* WORK TO BE COMPLETED: What is needed is the run of lines from the one with "if (mul_rd != 5'd0) begin" through the close of the data, set down exactly.

* RECORD SET:
--*--

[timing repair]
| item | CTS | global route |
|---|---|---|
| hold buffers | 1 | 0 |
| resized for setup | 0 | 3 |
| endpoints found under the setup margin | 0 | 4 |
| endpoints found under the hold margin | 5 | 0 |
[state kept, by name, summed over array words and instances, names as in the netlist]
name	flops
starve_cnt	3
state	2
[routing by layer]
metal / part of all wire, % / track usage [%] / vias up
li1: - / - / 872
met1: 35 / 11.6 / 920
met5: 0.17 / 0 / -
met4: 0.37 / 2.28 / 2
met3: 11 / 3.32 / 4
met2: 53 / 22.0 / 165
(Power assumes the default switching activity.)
`src/rtl/register_file_32x32_pkg.sv`:
```
// Shared constants and types for the MIPS general-purpose register file.
package register_file_32x32_pkg;

    // Datapath word width and register index width.
    localparam int unsigned DATA_W = 32;
    localparam int unsigned ADDR_W = 5;

    // Number of architectural registers addressed by ADDR_W.
    localparam int unsigned NUM_REGS = 1 << ADDR_W;

    // Named MIPS register indices.
    localparam logic [ADDR_W-1:0] REG_ZERO = 5'd0;
    localparam logic [ADDR_W-1:0] REG_SP   = 5'd29;
    localparam logic [ADDR_W-1:0] REG_RA   = 5'd31;

    typedef logic [DATA_W-1:0] word_t;
    typedef logic [ADDR_W-1:0] reg_idx_t;

    // True when a write-port request actually targets architectural storage.
    function automatic logic write_is_live(
        input logic     reg_write,
        input logic     reset,
        input reg_idx_t write_reg
    );
        return reg_write && !reset && (write_reg != REG_ZERO);
    endfunction

endpackage : register_file_32x32_pkg

```
`src/rtl/register_file_32x32_register_word.sv`:
```
// One storage word of the register file: synchronous reset, load enable.
module register_word #(
    parameter int unsigned DATA_W = 32
) (
    input  logic              clk,
    input  logic              reset,
    input  logic              load_i,
    input  logic [DATA_W-1:0] d_i,
    output logic [DATA_W-1:0] q_o
);

    logic [DATA_W-1:0] data_q;
    logic [DATA_W-1:0] data_d;

    // Next-state: take the new word when loaded, otherwise hold.
    always_comb begin
        data_d = data_q;
        if (load_i) begin
            data_d = d_i;
        end
    end

    // State register with synchronous active-high clear.
    always_ff @(posedge clk) begin
        if (reset) begin
            data_q <= '0;
        end else begin
            data_q <= data_d;
        end
    end

    assign q_o = data_q;

endmodule : register_word

```
`src/rtl/register_file_32x32.sv`:
```
// 32 x 32-bit MIPS register file: one synchronous write port, two
// combinational read ports, $0 hardwired to zero, write-to-read forwarding.
module register_file_32x32 #(
    parameter int unsigned DATA_W = register_file_32x32_pkg::DATA_W,
    parameter int unsigned ADDR_W = register_file_32x32_pkg::ADDR_W
) (
    input  logic              clk,
    input  logic              reset,
    input  logic              reg_write,
    input  logic [ADDR_W-1:0] write_reg,
    input  logic [DATA_W-1:0] write_data,
    input  logic [ADDR_W-1:0] read_reg1,
    input  logic [ADDR_W-1:0] read_reg2,
    output logic [DATA_W-1:0] read_data1,
    output logic [DATA_W-1:0] read_data2
);

    import register_file_32x32_pkg::*;

    localparam int unsigned DEPTH = 1 << ADDR_W;

    // Write strobes and stored words exist only for indices 1..DEPTH-1;
    // register 0 has no storage at all.
    logic [DEPTH-1:1]  wr_en;
    logic [DATA_W-1:0] word_q [1:DEPTH-1];

    logic              wr_live;
    logic [DATA_W-1:0] stored1;
    logic [DATA_W-1:0] stored2;
    logic              fwd1;
    logic              fwd2;

    assign wr_live = write_is_live(reg_write, reset, write_reg);

    // Write decoder: one-hot strobe for the addressed non-zero register.
    always_comb begin
        wr_en = '0;
        for (int unsigned i = 1; i < DEPTH; i++) begin
            wr_en[i] = wr_live && (write_reg == ADDR_W'(i));
        end
    end

    for (genvar g = 1; g < DEPTH; g++) begin : g_word
        register_word #(
            .DATA_W(DATA_W)
        ) u_word (
            .clk    (clk),
            .reset  (reset),
            .load_i (wr_en[g]),
            .d_i    (write_data),
            .q_o    (word_q[g])
        );
    end

    // Read port 1 storage mux; index 0 falls through to zero.
    always_comb begin
        stored1 = '0;
        for (int unsigned i = 1; i < DEPTH; i++) begin
            if (read_reg1 == ADDR_W'(i)) begin
                stored1 = word_q[i];
            end
        end
    end

    // Read port 2 storage mux; index 0 falls through to zero.
    always_comb begin
        stored2 = '0;
        for (int unsigned i = 1; i < DEPTH; i++) begin
            if (read_reg2 == ADDR_W'(i)) begin
                stored2 = word_q[i];
            end
        end
    end

    // Forwarding compare: wr_live already excludes reset and index 0, so a
    // read of $0 or a read during reset never sees the write-port word.
    always_comb begin
        fwd1 = wr_live && (read_reg1 == write_reg);
        fwd2 = wr_live && (read_reg2 == write_reg);
    end

    // Output override mux: same-cycle write data beats stored contents.
    always_comb begin
        read_data1 = fwd1 ? write_data : stored1;
        read_data2 = fwd2 ? write_data : stored2;
    end

endmodule : register_file_32x32

```
[config.mk]
export PLATFORM = sky130hd
export DESIGN_NAME = thermo_count_gen
export DESIGN_NICKNAME = d
export VERILOG_FILES = /design/src/rtl/basys3_pkg.sv /design/src/rtl/btn_debounce.sv /design/src/rtl/thermo_count_gen.sv
export SDC_FILE = /design/constraint.sdc
export NUM_CORES = 1
export LEC_CHECK = 0
export CAP_MARGIN = 20
export CORE_MARGIN = 2
export CORE_UTILIZATION = 35
export DETAILED_ROUTE_END_ITERATION = 8
export GPL_ROUTABILITY_DRIVEN = 0
export HOLD_SLACK_MARGIN = 0.05
export PLACE_DENSITY = 0.56
export SYNTH_ARGS = -nofsm -noshare
export SYNTH_HDL_FRONTEND = slang
export SYNTH_SLANG_ARGS = --single-unit
[constraint.sdc]
create_clock -name clk -period 2.8 [get_ports clk]
set_input_delay 0.7 -clock clk [delete_from_list [all_inputs] [get_ports clk]]
set_output_delay 0.7 -clock clk [all_outputs]
set_load 0.05 [all_outputs]
[src/rtl/basys3_pkg.sv]
// basys3_pkg: constants shared by the Basys3 button/LED glue logic.
//   THERMO_WIDTH        - length of the thermometer code on the LED bank
//   THERMO_COUNT_WIDTH  - bits needed to hold a level 0..THERMO_WIDTH
//   *_100MHZ            - default debounce / auto-repeat timings for the
//                         100 MHz board clock
//   ctr_bits()          - width of a counter that must reach n-1
package basys3_pkg;

  localparam int THERMO_WIDTH          = 16;
  localparam int THERMO_COUNT_WIDTH    = $clog2(THERMO_WIDTH + 1);

  localparam int DEBOUNCE_CYCLES_100MHZ = 1000000;   // 10 ms
  localparam int REPEAT_DELAY_100MHZ    = 50000000;  // 500 ms
  localparam int REPEAT_PERIOD_100MHZ   = 10000000;  // 100 ms

  // Counters here compare against n-1 and then wrap to zero, so they only
  // ever hold 0..n-1. Never return zero width.
  function automatic int ctr_bits(input int n);
    return (n < 2) ? 1 : $clog2(n);
  endfunction

endpackage

[src/rtl/btn_debounce.sv]
// btn_debounce: conditions one raw push-button into step requests.
//   clk    - board clock, rising edge
//   reset  - synchronous, active-high; button is treated as released
//   btn    - raw asynchronous button level
//   step   - one-cycle pulse: on the debounced press, at REPEAT_DELAY
//            cycles after it, then every REPEAT_PERIOD cycles while held
module btn_debounce
  import basys3_pkg::*;
#(
  parameter int DEBOUNCE_CYCLES = DEBOUNCE_CYCLES_100MHZ,
  parameter int REPEAT_DELAY    = REPEAT_DELAY_100MHZ,
  parameter int REPEAT_PERIOD   = REPEAT_PERIOD_100MHZ
) (
  input  logic clk,
  input  logic reset,
  input  logic btn,
  output logic step
);

  localparam int DB_W   = ctr_bits(DEBOUNCE_CYCLES);
  localparam int RP_MAX = (REPEAT_DELAY > REPEAT_PERIOD) ? REPEAT_DELAY : REPEAT_PERIOD;
  localparam int RP_W   = ctr_bits(RP_MAX);

  logic            sync_meta;
  logic            sync_out;
  logic            level;
  logic [DB_W-1:0] stable_cnt;
  logic [RP_W-1:0] rep_cnt;
  logic            repeating;   // first repeat already issued for this press

  logic            flip;
  logic [RP_W-1:0] rep_limit;
  logic            rep_fire;

  // The synchronized input has disagreed with the accepted level for
  // DEBOUNCE_CYCLES consecutive cycles as of this edge.
  assign flip = (sync_out != level) &&
                (stable_cnt == DB_W'(DEBOUNCE_CYCLES - 1));

  // rep_cnt holds (cycles since last step - 1); the first interval after the
  // press edge is REPEAT_DELAY, later ones REPEAT_PERIOD.
  assign rep_limit = repeating ? RP_W'(REPEAT_PERIOD - 1) : RP_W'(REPEAT_DELAY - 1);

  // No repeat on the edge where the debounced level is dropping: a release
  // cancels any step that would otherwise coincide with it.
  assign rep_fire = level && !flip && (rep_cnt == rep_limit);

  always_ff @(posedge clk) begin
    if (reset) begin
      sync_meta  <= 1'b0;
      sync_out   <= 1'b0;
      level      <= 1'b0;
      stable_cnt <= '0;
      rep_cnt    <= '0;
      repeating  <= 1'b0;
      step       <= 1'b0;
    end else begin
      sync_meta <= btn;
      sync_out  <= sync_meta;

      // Any cycle agreeing with the accepted level (a bounce) restarts the run.
      if (sync_out == level || flip) begin
        stable_cnt <= '0;
      end else begin
        stable_cnt <= stable_cnt + DB_W'(1);
      end

      if (flip) begin
        level <= sync_out;
      end

      step <= (flip && sync_out) || rep_fire;

      if (!level || flip) begin
        rep_cnt   <= '0;
        repeating <= 1'b0;
      end else if (rep_fire) begin
        rep_cnt   <= '0;
        repeating <= 1'b1;
      end else begin
        rep_cnt   <= rep_cnt + RP_W'(1);
      end
    end
  end

endmodule
[src/rtl/sdlx_exec_stage.sv]
// sdlx_exec_stage: SDLX R-type execute stage with operand bypass and register-file writeback.
// Ports:
//   clk, rst                 clock, synchronous active-high reset
//   in_valid/in_ready        instruction handshake, transfer when both high at posedge
//   in_func                  ALU function code
//   in_rd/in_rs1/in_rs2      destination and source register numbers
//   in_a/in_b                register-file read data for rs1/rs2
//   wb_we/wb_rd/wb_din       register-file write port, result visible one cycle after accept
//   busy                     iterative multiply in progress
//   err_illegal              one-cycle pulse after an accepted undefined function code
// Optional feature: define SDLX_MUL_EN to build in the iterative MUL (code 12) and its FSM.
module sdlx_exec_stage (
    input  logic        clk,
    input  logic        rst,
    input  logic        in_valid,
    output logic        in_ready,
    input  logic [3:0]  in_func,
    input  logic [4:0]  in_rd,
    input  logic [4:0]  in_rs1,
    input  logic [4:0]  in_rs2,
    input  logic [31:0] in_a,
    input  logic [31:0] in_b,
    output logic        wb_we,
    output logic [4:0]  wb_rd,
    output logic [31:0] wb_din,
    output logic        busy,
    output logic        err_illegal
);
    logic [31:0] a, b, res;
    logic        legal, accept;
    // Forward the result being written this cycle; r0 is never forwarded.
    assign a = (wb_we && in_rs1 != 5'd0 && in_rs1 == wb_rd) ? wb_din : in_a;
    assign b = (wb_we && in_rs2 != 5'd0 && in_rs2 == wb_rd) ? wb_din : in_b;
    assign accept = in_valid && in_ready;
    always_comb begin
        res = 32'd0;
        case (in_func)
            4'd0:    res = a + b;
            4'd1:    res = a - b;
            4'd2:    res = a & b;
            4'd3:    res = a | b;
            4'd4:    res = a ^ b;
            4'd5:    res = a << b[4:0];
            4'd6:    res = a >> b[4:0];
            4'd7:    res = $signed(a) >>> b[4:0];
            4'd8:    res = {31'd0, $signed(a) < $signed(b)};
            4'd9:    res = {31'd0, $signed(a) > $signed(b)};
            4'd10:   res = {31'd0, a == b};
            4'd11:   res = {31'd0, a != b};
            default: res = 32'd0;
        endcase
    end
`ifdef SDLX_MUL_EN
    localparam logic [0:0] IDLE = 1'b0;
    localparam logic [0:0] MUL  = 1'b1;
    logic [0:0]  state;
    logic [4:0]  cnt;
    logic [4:0]  mul_rd;
    logic [31:0] mcand, mplier, acc, partial;
    assign legal    = in_func <= 4'd12;
    assign in_ready = !rst && state == IDLE;
    assign busy     = state == MUL;
    assign partial  = mplier[0] ? mcand : 32'd0;
`else
    assign legal    = in_func <= 4'd11;
    assign in_ready = !rst;
    assign busy     = 1'b0;
`endif
    always_ff @(posedge clk) begin
        if (rst) begin
            wb_we       <= 1'b0;
            wb_rd       <= 5'd0;
            wb_din      <= 32'd0;
            err_illegal <= 1'b0;
`ifdef SDLX_MUL_EN
            state       <= IDLE;
            cnt         <= 5'd0;
`endif
        end else begin
            wb_we       <= 1'b0;
            err_illegal <= 1'b0;
            if (accept) begin
                if (!legal)
                    err_illegal <= 1'b1;
`ifdef SDLX_MUL_EN
                else if (in_func == 4'd12) begin
                    state  <= MUL;
                    cnt    <= 5'd0;
                    mcand  <= a;
                    mplier <= b;
                    acc    <= 32'd0;
                    mul_rd <= in_rd;
                end
`endif
                else if (in_rd != 5'd0) begin
                    wb_we  <= 1'b1;
                    wb_rd  <= in_rd;
                    wb_din <= res;
                end
            end
`ifdef SDLX_MUL_EN
            // One multiplier bit per cycle; the last partial sum goes straight to writeback.
            if (state == MUL) begin
                acc    <= acc + partial;
                mcand  <= mcand << 1;
                mplier <= mplier >> 1;
                cnt    <= cnt + 5'd1;
                if (cnt == 5'd31) begin
                    state <= IDLE;
                    if (mul_rd != 5'd0) begin
                        wb_we  <= 1'b1;
                        wb_rd  <= mul_rd;
                        wb_din <= acc + partial;
                    end
                end
            end
`endif
        end
    end
endmodule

--*--

* OUTPUT BELOW:
                    if (mul_rd != 5'd0) begin
                        wb_we  <= 1'b1;
                        wb_rd  <= mul_rd;
                        wb_din <= acc + partial;
                    end
                end
            end
`endif
        end
    end
endmodule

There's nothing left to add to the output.